The lines below are to be quoted exactly, from the first through the one that contains "slot at the MSB".

### Material provided:
===

File: src/rtl/dlfs_pkg.sv
package dlfs_pkg;

    localparam int BYTE_W      = 8;
    localparam int LEAD_ZEROS  = 1;
    localparam int TRAIL_ZEROS = 2;
    localparam int FRAME_SLOTS = LEAD_ZEROS + BYTE_W + TRAIL_ZEROS;
    localparam int SLOT_W      = $clog2(FRAME_SLOTS);
    localparam int NUM_LANES   = 2;

    typedef enum logic [1:0] {
        PH_IDLE = 2'd0,
        PH_LOW  = 2'd1,
        PH_HIGH = 2'd2
    } phase_e;

    // build the 11-slot word for one lane, first slot at the MSB
    function automatic logic [FRAME_SLOTS-1:0] frame_word(input logic [BYTE_W-1:0] b);
        return {{LEAD_ZEROS{1'b0}}, b, {TRAIL_ZEROS{1'b0}}};
    endfunction

    // response bit of slot s-1 is sampled at the end of slot s low phase
    function automatic logic is_capture_slot(input logic [SLOT_W-1:0] s);
        return (s >= SLOT_W'(1)) && (s <= SLOT_W'(BYTE_W));
    endfunction

endpackage

File: src/rtl/dlfs_half_timer.sv
module dlfs_half_timer #(
    parameter int HALF_DIV = 28
) (
    input  logic clk,
    input  logic rst,
    input  logic run_i,
    output logic tick_o
);
    localparam int CNT_W = $clog2(HALF_DIV + 1);

    logic [CNT_W-1:0] cnt_q;

    assign tick_o = run_i && (cnt_q == CNT_W'(HALF_DIV - 1));

    always_ff @(posedge clk) begin
        if (rst || !run_i || tick_o) cnt_q <= '0;
        else                         cnt_q <= cnt_q + 1'b1;
    end
endmodule

File: src/rtl/dlfs_lane_shift.sv
module dlfs_lane_shift #(
    parameter int W = 11
) (
    input  logic         clk,
    input  logic         rst,
    input  logic         load_i,
    input  logic         shift_i,
    input  logic [W-1:0] load_val_i,
    output logic         bit_o
);
    logic [W-1:0] sr_q;

    always_ff @(posedge clk) begin
        if (rst)          sr_q <= '0;
        else if (load_i)  sr_q <= load_val_i;
        else if (shift_i) sr_q <= {sr_q[W-2:0], 1'b0};
    end

    assign bit_o = sr_q[W-1];


    lead_zero_chk: assert property (@(posedge clk) disable iff (rst)
        load_i |=> !bit_o);
endmodule

File: src/rtl/dlfs_resp_capture.sv
module dlfs_resp_capture #(
    parameter int W = 8
) (
    input  logic         clk,
    input  logic         rst,
    input  logic         en_i,
    input  logic         bit_i,
    output logic [W-1:0] byte_o
);
    always_ff @(posedge clk) begin
        if (rst)       byte_o <= '0;
        else if (en_i) byte_o <= {byte_o[W-2:0], bit_i};
    end
endmodule

File: src/rtl/dual_lane_frame_shifter.sv
module dual_lane_frame_shifter
    import dlfs_pkg::*;
#(
    parameter int HALF_DIV    = 28,
    parameter int SYS_CLK_MHZ = 250,
    parameter int MIN_HALF_NS = 110
) (
    input  logic       clk,
    input  logic       rst,
    input  logic       start_i,
    input  logic [7:0] data_byte_i,
    input  logic [7:0] instr_byte_i,
    output logic [7:0] resp_byte_o,
    output logic       done_o,
    output logic       ser_clk_o,
    output logic       data_lane_o,
    output logic       instr_lane_o,
    input  logic       resp_lane_i
);
    localparam int MIN_HALF_CYC = (MIN_HALF_NS * SYS_CLK_MHZ + 999) / 1000;
    localparam int RUN_W        = $clog2(MIN_HALF_CYC + 1);
    localparam logic [SLOT_W-1:0] LAST_SLOT = SLOT_W'(FRAME_SLOTS - 1);

    phase_e            phase_q;
    logic [SLOT_W-1:0] slot_q;
    logic              sci_q;
    logic              done_q;
    logic              tick;
    logic              load, shift, cap_en;

    logic [NUM_LANES-1:0][BYTE_W-1:0] lane_byte;
    logic [NUM_LANES-1:0]             lane_bit;

    dlfs_half_timer #(.HALF_DIV(HALF_DIV)) u_timer (
        .clk    (clk),
        .rst    (rst),
        .run_i  (phase_q != PH_IDLE),
        .tick_o (tick)
    );

    always_ff @(posedge clk) begin
        if (rst) begin
            phase_q <= PH_IDLE;
            slot_q  <= '0;
            sci_q   <= 1'b0;
            done_q  <= 1'b0;
        end else begin
            done_q <= 1'b0;
            unique case (phase_q)
                PH_IDLE: if (start_i) begin
                    phase_q <= PH_LOW;
                    slot_q  <= '0;
                end
                PH_LOW: if (tick) begin
                    phase_q <= PH_HIGH;
                    sci_q   <= 1'b1;
                end
                PH_HIGH: if (tick) begin
                    sci_q <= 1'b0;
                    if (slot_q == LAST_SLOT) begin
                        phase_q <= PH_IDLE;
                        done_q  <= 1'b1;
                    end else begin
                        phase_q <= PH_LOW;
                        slot_q  <= slot_q + 1'b1;
                    end
                end
                default: phase_q <= PH_IDLE;
            endcase
        end
    end

    assign load   = (phase_q == PH_IDLE) && start_i;
    assign shift  = (phase_q == PH_HIGH) && tick && (slot_q != LAST_SLOT);
    assign cap_en = (phase_q == PH_LOW) && tick && is_capture_slot(slot_q);

    assign lane_byte[0] = data_byte_i;
    assign lane_byte[1] = instr_byte_i;

    for (genvar g = 0; g < NUM_LANES; g++) begin : g_lane
        dlfs_lane_shift #(.W(FRAME_SLOTS)) u_shift (
            .clk        (clk),
            .rst        (rst),
            .load_i     (load),
            .shift_i    (shift),
            .load_val_i (frame_word(lane_byte[g])),
            .bit_o      (lane_bit[g])
        );
    end

    dlfs_resp_capture #(.W(BYTE_W)) u_cap (
        .clk    (clk),
        .rst    (rst),
        .en_i   (cap_en),
        .bit_i  (resp_lane_i),
        .byte_o (resp_byte_o)
    );

    assign ser_clk_o    = sci_q;
    assign done_o       = done_q;
    assign data_lane_o  = lane_bit[0];
    assign instr_lane_o = lane_bit[1];

    // phase-width monitors, saturating at the required minimum
    logic [RUN_W-1:0] hi_run_q, lo_run_q;
    always_ff @(posedge clk) begin
        if (rst) begin
            hi_run_q <= '0;
            lo_run_q <= '0;
        end else begin
            hi_run_q <= !sci_q ? '0 :
                        (hi_run_q == RUN_W'(MIN_HALF_CYC)) ? hi_run_q : hi_run_q + 1'b1;
            lo_run_q <= sci_q ? '0 :
                        (lo_run_q == RUN_W'(MIN_HALF_CYC)) ? lo_run_q : lo_run_q + 1'b1;
        end
    end


    hi_width_chk: assert property (@(posedge clk) disable iff (rst)
        $fell(sci_q) |-> (hi_run_q >= RUN_W'(MIN_HALF_CYC)));


    lo_width_chk: assert property (@(posedge clk) disable iff (rst)
        $rose(sci_q) |-> (lo_run_q >= RUN_W'(MIN_HALF_CYC)));


    done_pulse_chk: assert property (@(posedge clk) disable iff (rst)
        done_q |=> !done_q);


    done_idle_low_chk: assert property (@(posedge clk) disable iff (rst)
        done_q |-> (!sci_q && phase_q == PH_IDLE));


    lane_hold_chk: assert property (@(posedge clk) disable iff (rst)
        sci_q |-> $stable(lane_bit));


    busy_ignore_chk: assert property (@(posedge clk) disable iff (rst)
        (phase_q != PH_IDLE && start_i) |=> (phase_q != PH_IDLE || done_q));
endmodule

File: config.mk
export PLATFORM = sky130hd
export DESIGN_NAME = dual_lane_frame_shifter
export DESIGN_NICKNAME = d
export VERILOG_FILES = /design/src/rtl/dlfs_pkg.sv /design/src/rtl/dlfs_half_timer.sv /design/src/rtl/dlfs_lane_shift.sv /design/src/rtl/dlfs_resp_capture.sv /design/src/rtl/dual_lane_frame_shifter.sv
export SDC_FILE = /design/constraint.sdc
export NUM_CORES = 1
export LEC_CHECK = 0
export BUFFER_PORTS_ARGS = -buffer_cell sky130_fd_sc_hd__buf_2
export CORE_MARGIN = 2
export CORE_UTILIZATION = 40
export CTS_CLUSTER_SIZE = 40
export DETAILED_ROUTE_END_ITERATION = 7
export MAX_ROUTING_LAYER = met4
export PLACE_DENSITY = 0.58
export SLEW_MARGIN = 20
export SYNTH_ARGS = -nofsm -noshare
export SYNTH_HDL_FRONTEND = slang
export SYNTH_SLANG_ARGS = --single-unit
export TNS_END_PERCENT = 10
File: constraint.sdc
create_clock -name clk -period 2.2 [get_ports clk]
set_input_delay 0.44 -clock clk [delete_from_list [all_inputs] [get_ports clk]]
set_output_delay 0.44 -clock clk [all_outputs]
set_load 0.05 [all_outputs]
==> out/metrics.cfg <==
[sta]
setup_violations = 0
rsz0062_at_grt = false
min_period_ps = 1860
post-route-period-util_pct = 84.7
slew_headroom_pct = 55.7
fin_tns_setup_ps = 0
worst_pin_slew_ps = 665
hold_violations = 0
maxSlewViolCount = 0
fin_skew_ps = 6.83
fmaxAchievable_mhz = 536

[final_layout]
layout_common_cells = dfxtp_1, buf_2, nor2_1
area_growth_syn_to_layout_pct = 16.8
final_common_cell = dfxtp_1
drive_gt1_share_pct = 20.7
n_fill_cell = 415
antenna_cells = 0
final_util_pct = 49.8
final_cells = 277
finish.net_count = 252

[cts]
cts.sinks = 39
path_clk_slew_ps = 80
cts_tree = built
cts_htree_levels = 2
numCtsBuffers = 5
cts-resized-gates = 0
cts_setup_buffers = 0
cts-root-buf = clkbuf_8
postCtsHoldBufs = 0
clk_latency_ps = 290
cts_max_path_buffers = 2

[setup_path]
slowest_delay_ps = 380
critical_path.slowest_cell = and4b_1
cp.required_ps = 2410
crit_fanout = 8
end_kind = flip-flop
worstPathArrival_ps = 2080
path_cells = ha_1 > and4b_1 > nand2_4 > a2111oi_4 > buf_4 > mux2i_1
start_kind = flip-flop
worstSetupPathType = reg2reg

[power_and_ir_drop]
p_comb_share_pct = 8.0
power.switching_mw = 0.324
seq_power_share_pct = 53.9
p_leak_nw = 0.802
p_total_mw = 1.39
clkPwrFrac_pct = 38.1
ir_drop_mv = 0.456
p_sw_share_pct = 23.3
powerDensity_nw_per_um2 = 683
p_int_mw = 1.07

[route]
post_drt_wl_per_cell_um = 12.7
wl_met2_mm = 1.74
met1Wirelength_mm = 1.62
dr_total_vias = 1440
drtPass1Iterations = 5
routed-wl-met3_um = 118
wirelength_mm = 3.53
top_layer_used = met4
drc = 0
drtIter0Drc = 58
ant_nets = 0
avgViaCountPerCell = 5.20

[floorplan]
rows = 23
die_width_um = 70.0
die_y_um = 70.0
initial_core_util_pct = 42.6
num_io_pins = 32
dieArea_um2 = 4900
core_area_um2 = 4090

[grt]
grt_usage_pct = 16.2
grt_pass1_wl_mm = 6.34
grt-ovfl-total = 0
grt_max_degree = 40
first_global_vias = 1393
antenna_found_initial = 0

[placed_design]
dp_cells = 269
portBuffers = 31
place_hpwl_mm = 2.44
globalplace.congestion = 0.769

[synth]
synth_area_um2 = 1740
synth_edf_count = 0
synth_flop_cell = dfxtp_1
ys_types = 35
yosys_warnings = 0
synth-seq-area-share_pct = 44.8
async_flop_share_pct = 0
synth_area_per_cell_um2 = 8.89
syn_inst = 196
synth-seq-cells = 39
synth_fp_nets = 222

[run]
max_cap_viol_count = 0

[outcome]
status = complete, no violations

[worst_hold_path]
hold_path.class = in2reg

===

### Written reply:
File: src/rtl/dlfs_pkg.sv
package dlfs_pkg;

    localparam int BYTE_W      = 8;
    localparam int LEAD_ZEROS  = 1;
    localparam int TRAIL_ZEROS = 2;
    localparam int FRAME_SLOTS = LEAD_ZEROS + BYTE_W + TRAIL_ZEROS;
    localparam int SLOT_W      = $clog2(FRAME_SLOTS);
    localparam int NUM_LANES   = 2;

    typedef enum logic [1:0] {
        PH_IDLE = 2'd0,
        PH_LOW  = 2'd1,
        PH_HIGH = 2'd2
    } phase_e;

    // build the 11-slot word for one lane, first slot at the MSB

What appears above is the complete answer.